Assim, com a maestria do autor, o narrador vai tecendo uma sequência de histórias de nossa vida cotidiana que nos surpreendem a cada virada de página: a fuga de um bandido que, enquanto foge da polícia, fica lembrando da casa da avó em sua infância; falcatruas financeiras por causa de quase homônimos; conversas com pessoas que compartilham assentos e histórias pessoais no transporte público; as implicações de diferenças etárias nas relações sexuais entre uma garota de 23 anos e um homem casado e com filhos; as surpresas de um diálogo inusitado entre um condutor evangélico e uma passageira filha de santo numa corrida de Uber; o grito de desabafo sobre as distâncias construídas entre seres que um dia se amaram ou assim acharam; as histórias contadas por fluidos corporais e resíduos que se acumulam e se juntam na barra de apoio de um ônibus; a descoberta da violência implícita em algumas palavras proibidas em conversas familiares e a busca da concretização do significante em significado palpável; a tragédia provocada por disputas poéticas numa roda de samba; a junção e separação de corpos e almas no movimento de anéis de um chaveiro.

Tudo se torna um roteiro para um conto neste livro de Molica, que, de forma poética e com pitadas de humor, descreve tanto os devaneios e pensamentos de um náufrago quanto a viagem interior de uma moça sob o efeito de drogas. Como afirma Flávio Izhaki na orelha do livro: “As personagens desse grande naufrágio estão quase sempre acompanhadas e em movimento, mas estão sós, inexoravelmente sós. Como, no fundo, estamos todos nós.”

E desse modo, com suas histórias, o autor nos convida a contemplar e compreender a vida desses seres humanos que naufragam em sua solidão diária, buscando uma tábua de salvação que as conduza a um porto seguro no qual encontrem algum significado para sua existência.

Náufragos pode ser encomendado diretamente do site da Editora Malê.

 

 

Fernando Molica

 

Sobre o autor

 

Nascido no Rio de Janeiro, Fernando Molica é jornalista e autor de seis romances. Trabalhou nas sucursais cariocas dos jornais O Estado de S. Paulo, Folha de S. Paulo, O Dia e O Globo. Trabalhou, ainda na Rede Globo, na Rádio CBN, e na CNN Brasil.

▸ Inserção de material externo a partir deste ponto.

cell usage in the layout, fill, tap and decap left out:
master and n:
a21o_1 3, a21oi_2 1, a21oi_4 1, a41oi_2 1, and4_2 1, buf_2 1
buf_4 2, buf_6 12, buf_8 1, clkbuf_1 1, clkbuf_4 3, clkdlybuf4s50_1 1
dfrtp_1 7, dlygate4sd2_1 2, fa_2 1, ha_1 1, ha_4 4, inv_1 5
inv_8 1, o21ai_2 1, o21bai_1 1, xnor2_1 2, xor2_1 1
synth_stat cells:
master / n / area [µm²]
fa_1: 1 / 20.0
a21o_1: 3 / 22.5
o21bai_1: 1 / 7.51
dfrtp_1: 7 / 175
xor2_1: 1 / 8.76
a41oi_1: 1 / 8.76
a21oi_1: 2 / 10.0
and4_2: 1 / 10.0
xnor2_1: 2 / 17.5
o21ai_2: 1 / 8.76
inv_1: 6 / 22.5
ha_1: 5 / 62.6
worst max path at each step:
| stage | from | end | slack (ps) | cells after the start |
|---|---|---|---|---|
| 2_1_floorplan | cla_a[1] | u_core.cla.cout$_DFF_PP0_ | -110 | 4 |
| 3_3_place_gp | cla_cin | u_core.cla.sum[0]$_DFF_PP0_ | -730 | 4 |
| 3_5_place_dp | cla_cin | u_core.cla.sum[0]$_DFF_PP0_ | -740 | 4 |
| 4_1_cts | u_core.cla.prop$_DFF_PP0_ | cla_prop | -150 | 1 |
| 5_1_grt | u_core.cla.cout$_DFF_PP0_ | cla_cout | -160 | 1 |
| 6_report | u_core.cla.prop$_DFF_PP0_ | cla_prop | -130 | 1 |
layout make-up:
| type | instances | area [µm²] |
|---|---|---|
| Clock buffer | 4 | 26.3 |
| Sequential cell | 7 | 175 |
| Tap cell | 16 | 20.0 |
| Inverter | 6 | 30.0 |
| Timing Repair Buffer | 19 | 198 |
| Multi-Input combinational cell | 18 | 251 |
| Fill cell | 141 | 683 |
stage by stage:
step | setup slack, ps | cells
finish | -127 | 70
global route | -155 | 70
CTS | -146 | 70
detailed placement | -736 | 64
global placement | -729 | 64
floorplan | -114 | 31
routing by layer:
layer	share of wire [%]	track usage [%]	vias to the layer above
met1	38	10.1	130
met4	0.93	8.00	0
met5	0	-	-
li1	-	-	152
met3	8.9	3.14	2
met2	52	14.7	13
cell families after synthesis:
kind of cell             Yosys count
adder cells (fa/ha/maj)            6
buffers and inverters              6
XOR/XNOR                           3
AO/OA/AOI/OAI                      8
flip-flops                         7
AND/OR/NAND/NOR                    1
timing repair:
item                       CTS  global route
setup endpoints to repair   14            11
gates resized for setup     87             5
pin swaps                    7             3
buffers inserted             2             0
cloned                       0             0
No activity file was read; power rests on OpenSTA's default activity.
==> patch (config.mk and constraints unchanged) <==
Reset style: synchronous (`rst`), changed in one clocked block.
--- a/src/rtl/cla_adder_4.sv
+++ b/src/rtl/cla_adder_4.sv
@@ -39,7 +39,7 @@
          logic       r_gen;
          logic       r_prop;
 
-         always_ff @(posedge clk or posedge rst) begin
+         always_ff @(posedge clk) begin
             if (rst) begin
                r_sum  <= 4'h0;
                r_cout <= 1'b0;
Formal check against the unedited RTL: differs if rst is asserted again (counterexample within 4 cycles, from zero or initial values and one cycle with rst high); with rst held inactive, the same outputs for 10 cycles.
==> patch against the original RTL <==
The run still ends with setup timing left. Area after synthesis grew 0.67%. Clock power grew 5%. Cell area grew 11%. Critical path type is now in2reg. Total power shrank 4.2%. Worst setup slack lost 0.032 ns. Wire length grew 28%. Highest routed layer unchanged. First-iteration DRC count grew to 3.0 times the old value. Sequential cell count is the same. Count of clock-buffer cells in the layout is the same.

Além de Náufragos, escreveu: Elefantes sob o céu de Piedade (Patuá, 2021); Uma selfie com Lênin (Record, 2016); O inventário de Julio Reis  (Record; 2012); O misterioso craque da Vila Belmira (Rocco; 2010); O ponto da partida (Record; 2008), romance; 50 anos de crimes (Record, 2007); Bandeira Negra, Amor (Objetiva, 2005), romance, finalista do prêmio Jabuti de; 10 Reportagens que Abalaram a Ditadura (Record, 2005); O homem que morreu três vezes (Record, 2003), livro-reportagem finalista do prêmio Jabuti de 2004; Notícias do Mirandão (Record, 2002). Organizou as coletâneas de reportagens: 11 gols de placa (Record, 2010). Seu penúltimo romance Elefantes sob o céu de Piedade foi finalista do Prêmio Oceanos de 2022 e foi duas vezes finalista do Prêmio Jabuti (em 2003 e 2006). Possui dois romances publicados no exterior: Notícias do Mirandão  foi publicado na Alemanha e Bandeira negra, amor na França. Possui, ainda, publicações em diversas antologias.

 


* Escritor e professor, membro da Academia de Letras da Bahia, da Academia Contemporânea de São Paulo e da Caspal. Autor de A poesia da matemática (Caravana, 2024), Histórias roubadas (Penalux, 2022), Paisagens interiores (Patuá, 2021), dentre outros.